Some 9 percent of mammal species throughout the Western Hemisphere could, within roughly a century, become climate refugees with no suitable homes, a new study finds. In some areas conditions will be far worse, with 39 to 50 percent of mammals unable to emigrate fast enough to find suitable ecosystems.
“If species can’t migrate spontaneously, they’re going to go extinct. That’s the bottom line,” says Nina Hewitt of York University in Toronto, a biogeographer who was not involved in the new analyses.
The work is not the first study to gauge whether species will keep pace with climate-induced changes to their environments, including a warming or drying. But earlier efforts merely looked at an ideal climate for some species and then evaluated whether and where these conditions might exist decades down the line. Such studies “assumed if a suitable climate existed, the species would move there,” explains Carrie Schloss of the University of Washington in Seattle. Schloss led the new study, which appeared online the week of May 14 in the Proceedings of the National Academy of Sciences.

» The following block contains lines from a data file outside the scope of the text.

Context: an optimization exercise on an open-source flow, tuned for small area, a short achievable clock period and few clock cycles. The choices shown serve that exercise and are no tape-out recipe.
Only simulation tests tie the RTL to the original design; equivalence was not proved.

==> flow/design.v (outline; a module is shown in full before it is edited, if it fits) <==
// module fpa2: 70 lines
// module fpm3: 80 lines
// module fp_sin3: 58 lines
// module fp_duty2: 59 lines
// module fp_qdiv: 54 lines
// module fp_x1000: 15 lines
// module fp_incp2: 30 lines
// module mul24: 1017 lines
// module cmul_inv2pi: 441 lines
// module sin_table: 267 lines
// module cbs_rtb: 328 lines
module cbs_rtb (
    input  wire          clk,
    input  wire          rst,
    input  wire          h_valid,
    input  wire [31:0]   h_data,
    output wire          ready,
    output reg           r_valid,
    output reg  [31:0]   r_data,
    input  wire          p_valid,
    input  wire [7:0]    p_data,
    input  wire          tick,
    output wire [31:0]   period_out,
    output wire [31:0]   duty_out
);
  // ...
==> flow/run.sh <==
#!/bin/bash
# synth_recipe.tcl (not shown) runs the flow's synth.tcl, then flattens the netlist and writes it again
# the make line also repeats each setting of config.mk as NAME=value (left out here)
make -C /OpenROAD-flow-scripts/flow DESIGN_CONFIG=/design/flow/config.mk WORK_HOME=/design/flow/orfs CLKGATE_MAP_FILE= SYNTH_SCRIPT=/design/flow/synth_recipe.tcl finish
==> flow/config.mk <==
export PLATFORM = sky130hd
export DESIGN_NAME = cbs_rtb
export DESIGN_NICKNAME = cbs_rtb
export VERILOG_FILES = /design/flow/design.v
export SDC_FILE = /design/flow/constraint.sdc
export NUM_CORES = 8
export LEC_CHECK = 0
export ABC_AREA = 1
export CAP_MARGIN = 20
export CORE_MARGIN = 2
export CORE_UTILIZATION = 40
export PLACE_DENSITY = 0.6
export SLEW_MARGIN = 20
export SYNTH_MEMORY_MAX_BITS = 65536
==> flow/constraint.sdc <==
create_clock -name core_clock -period 25.0 [get_ports {clk}]
set_input_delay 5.0000 -clock core_clock [delete_from_list [all_inputs] [get_ports {clk}]]
set_output_delay 5.0000 -clock core_clock [all_outputs]
set_load 0.01 [all_outputs]
==> impl_metrics.json, run 1 <==
{
  "end_kind": "flip-flop",
  "drtAntennaViolNets": 0,
  "cp_data_required_time_ps": 25720,
  "drtIter0Drc": 14400,
  "crit_end": "u_add.r_sum[27]",
  "routed.top_layer": "met5",
  "clock_sinks": 1288,
  "first_global_vias": 114000,
  "clockRootBuffer": "clkbuf_16",
  "dp_hpwl_um": 412000,
  "routed_wl_um": 529000,
  "fin_area_um2": 133000,
  "cp_num_cells": 39,
  "holdPathStages": 0,
  "finalCritPeriodShare": 0.369,
  "n_clock_buffer": 196,
  "place_inst": 21200,
  "ys_seq_area_frac": 0.249,
  "drv_slew": 0,
  "status": "complete, no violations",
  "nWellTaps": 3978,
  "synth.distinct_cells": 106
}
Testbench counts, summed over its fixed seeds: cycles 28,539.
==> inputs of run 2 (changes only) <==
--- a/flow/config.mk
+++ b/flow/config.mk
@@ -9,6 +9,6 @@
 export CAP_MARGIN = 20
 export CORE_MARGIN = 2
-export CORE_UTILIZATION = 40
-export PLACE_DENSITY = 0.6
+export CORE_UTILIZATION = 60
+export PLACE_DENSITY = 0.7
 export SLEW_MARGIN = 20
 export SYNTH_MEMORY_MAX_BITS = 65536
==> run 2 against run 1 <==
Global-route usage rose by 13 points. Count of clock-buffer cells in the layout is 5 lower. Highest routed layer unchanged. Still clean on timing, DRC and antenna. First-iteration DRC count rose by 18%. Flip-flop and latch count unchanged. Largest cell class unchanged. Synthesized cell count is the same. Worst setup slack got worse by 230 ps. Core utilization grew 21 points.
==> impl_metrics.json, run 2 <==
{
  "setup_viol": 0,
  "maxCapViolCount": 0,
  "layout_min_cycle_time_ps": 9450,
  "syn-instance-count": 17600,
  "drv_slew": 0,
  "grt_overflow": 0,
  "status": "complete, no violations",
  "drive_gt1_frac": 0.0483,
  "critPathKind": "flip-flop to flip-flop",
  "drtAntennaViolNets": 0,
  "numCtsBuffers": 146,
  "clockRootBuffer": "clkbuf_16",
  "htreeDepth": 4,
  "hold_path_end": "u_mul.q_e[5]",
  "synth.distinct_cells": 106,
  "cp-startpoint": "v[2]",
  "crit_top_cell": "nand2_1",
  "clock_skew_ps": 52.3,
  "hold_slack_ps": 319,
  "clock_sinks": 1288,
  "cp.arrival_ps": 10170,
  "worstReg2RegStart": "v[2]",
  "finalWeightedCongestion": 1.09,
  "grt_pass1_wl_um": 718000,
  "synthFlopType": "dfxtp_1",
  "dp_hpwl_um": 370000,
  "final_hold_viol_count": 0,
  "critPathLaunchType": "flip-flop",
  "netlist_area_um2": 122000,
  "holdBufCountCts": 0,
  "slew_headroom": 0.162,
  "cts.reportedPaths.clkPinSlew_ps": 70,
  "finalSetupTns_ps": 0,
  "syn_avg_cell_area_um2": 6.95,
  "final_common_cell": "nand2_1",
  "async_reset_ff_frac": 0,
  "antenna_found_initial": 31,
  "cts_setup_buffers": 0,
  "cp_slowest_stage_delay_ps": 690,
  "drt-pass1-iter-count": 13,
  "track_usage": 0.460,
  "fp-row-count": 165,
  "cp_data_required_time_ps": 25720,
  "ff2ff_path_depth": 40,
  "cp_max_fo": 71,
  "end_kind": "flip-flop",
  "rsz0062_at_grt": "false",
  "dieArea_um2": 207000,
  "cts_tree": "built",
  "finalCritPeriodShare": 0.378,
  "post_cts_resized": 0,
  "holdPathStages": 0,
  "first_global_vias": 115000,
  "hp-start": "u_mul.r_e[5]",
  "synth_warnings": 8,
  "chipWidth_um": 455,
  "die_h_um": 455,
  "vias": 125000,
  "largestRegisters": "fmem x128, qm x120, u_mul.q_p x48",
  "hp-class": "flip-flop to flip-flop",
  "fmax_mhz": 106,
  "worst_pin_slew_ps": 1250,
  "r2r_setup_slack_ps": 15550,
  "synth_top_area_share": 0.135,
  "synth_area_leader_cell": "dfxtp_1",
  "clockBufferDepth": 3,
  "start_util": 0.604,
  "syn_to_final_growth_pct": 6.79,
  "ys_seq_area_frac": 0.249,
  "netlist_top_cells_count": "nand2_1 (3666), inv_1 (3029), o21ai_0 (1740)",
  "drtIter0Drc": 17100,
  "drc": 0,
  "port_buffers": 100,
  "routed_wl_um": 489000,
  "max_flop_register": "fmem",
  "wl_per_cell_um": 24.3,
  "clock_latency_ps": 850,
  "reg2reg_to": "u_add.r_sum[24]",
  "synth_most_common_cell": "nand2_1",
  "cpMaxStageDelayCell": "buf_4",
  "boundaryPins": 143,
  "nNetsFinal": 18600,
  "largest_reg_flops": 128,
  "synth_edf_count": 466,
  "viasPerCell": 6.19,
  "ys_ff_latch": 1288,
  "grt_max_degree": 172,
  "final_cell_mix": "nand2_1 (3659), inv_1 (3023), o21ai_0 (1735)",
  "yosys-top-cells-area": "dfxtp_1 (13%), fa_1 (11%), edfxtp_1 (11%), nand2_1 (11%), inv_1 (9.3%)",
  "core_um2": 202000
}
-- run 2: cell counts after synthesis --
Identical to the previous run, type by type.
-- run 2: metal layers --
layer,GRT usage,share of wire
met4,0.302,0.080
met3,0.127,0.13
met2,0.680,0.42
met5,0.00276,0.00053
met1,0.589,0.37
-- run 2: final cells by class --
cell class | instances | area [µm²]
inverters | 3116 | 11700
clock inverters | 81 | 1090
well taps | 2672 | 3340
diodes | 21 | 52.6
repair buffers | 365 | 3010
flip-flops and latches | 1288 | 30500
multi-input cells | 12400 | 76800
fillers | 18300 | 71900
clock buffers | 191 | 4000
-- run 2: critical path, delay by kind of cell (launching register included) --
family | cells | cell delay [ps]
fa+ha+maj | 3 | 920
flops | 1 | 300
simple gates | 13 | 1560
buf+inv | 7 | 2350
compound gates | 17 | 4160
-- run 2: worst max-delay path by stage --
stage | to | slack, ps | depth (start not counted)
after floorplan | hp_op1[0] | 16460 | 6
after global placement | r_data[7] | 15550 | 13
after detailed placement | r_data[7] | 15530 | 13
after CTS | u_add.r_sum[16] | 16030 | 37
after global routing | u_add.r_sum[24] | 14750 | 37
final | u_add.r_sum[24] | 15550 | 40
-- run 2: cells by family after synthesis --
kind of cell | after synthesis | share of synthesized area
buffers and inverters | 3938 | 0.125
xor gates and xnor gates | 494 | 0.0357
and+or+nand+nor | 6551 | 0.225
adders and majority gates | 1264 | 0.173
AOI/OAI and AO/OA | 3975 | 0.186
muxes | 69 | 0.00575
DFF | 1288 | 0.249
other | 2 | 0.0000615
-- run 2: through the flow --
| stage | setup WS (ps) | utilization | cells | cell area (µm²) |
|---|---|---|---|---|
| 5_1_grt | 14750 | 0.644 | 20100 | 130000 |
| 3_5_place_dp | 15530 | 0.619 | 19800 | 125000 |
| 6_report | 15550 | 0.645 | 20100 | 130000 |
| 2_1_floorplan | 16460 | - | 17600 | 122000 |
| 3_3_place_gp | 15550 | 0.619 | 19800 | 125000 |
| 4_1_cts | 16030 | 0.644 | 20100 | 130000 |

The new study accounts for species’ dispersal rates — how far each can travel to establish new homes and how frequently such relocations occur.
Mammals don’t typically move much until they prepare to breed. The new analyses of 493 mammal species found many simply cannot move quickly enough to reach hospitable new ranges. Sometimes they’re too small, as in the case of moles and other small rodents. Biology — what age a species reaches reproductive maturity and how often it breeds — also can severely limit relocation rates. This proved especially true for monkeys, which are especially likely to become climate refugees.
The Washington team looked at projections for the Americas from 10 different global-climate computer programs for the period 1961 to 2071. “When dispersal is ignored, the ranges of 149 of the 493 mammalian species in this study are on average projected to expand,” Schloss says. But including how far each species can travel to new homes reversed the trend and projected a range contraction for 86 of these species, or nearly 60 percent.
Even these assessments have probably underestimated the ability of mammals to keep pace with climate, Schloss acknowledges, since her team unrealistically assumed all species will reproduce at the youngest age possible and head for new home ranges in precisely the right directions.
Moreover, adds ecologist Shaye Wolf of the Center for Biological Diversity in San Francisco, this analysis doesn’t account for additional factors, such as whether a migrating species’ food will exist in its newfound home or whether the animal will confront new or more aggressive predators and competitors.
Still, accounting for species dispersal impacts “represents an important new contribution to evaluating whether animals will be able to keep pace with climate change,” she says.
Hewitt agrees. The new analysis also points to where species conservation biologists may want to focus their efforts for developing migration corridors for animals that will need to move, she says, or programs to otherwise assist imperiled species in reaching a new home range.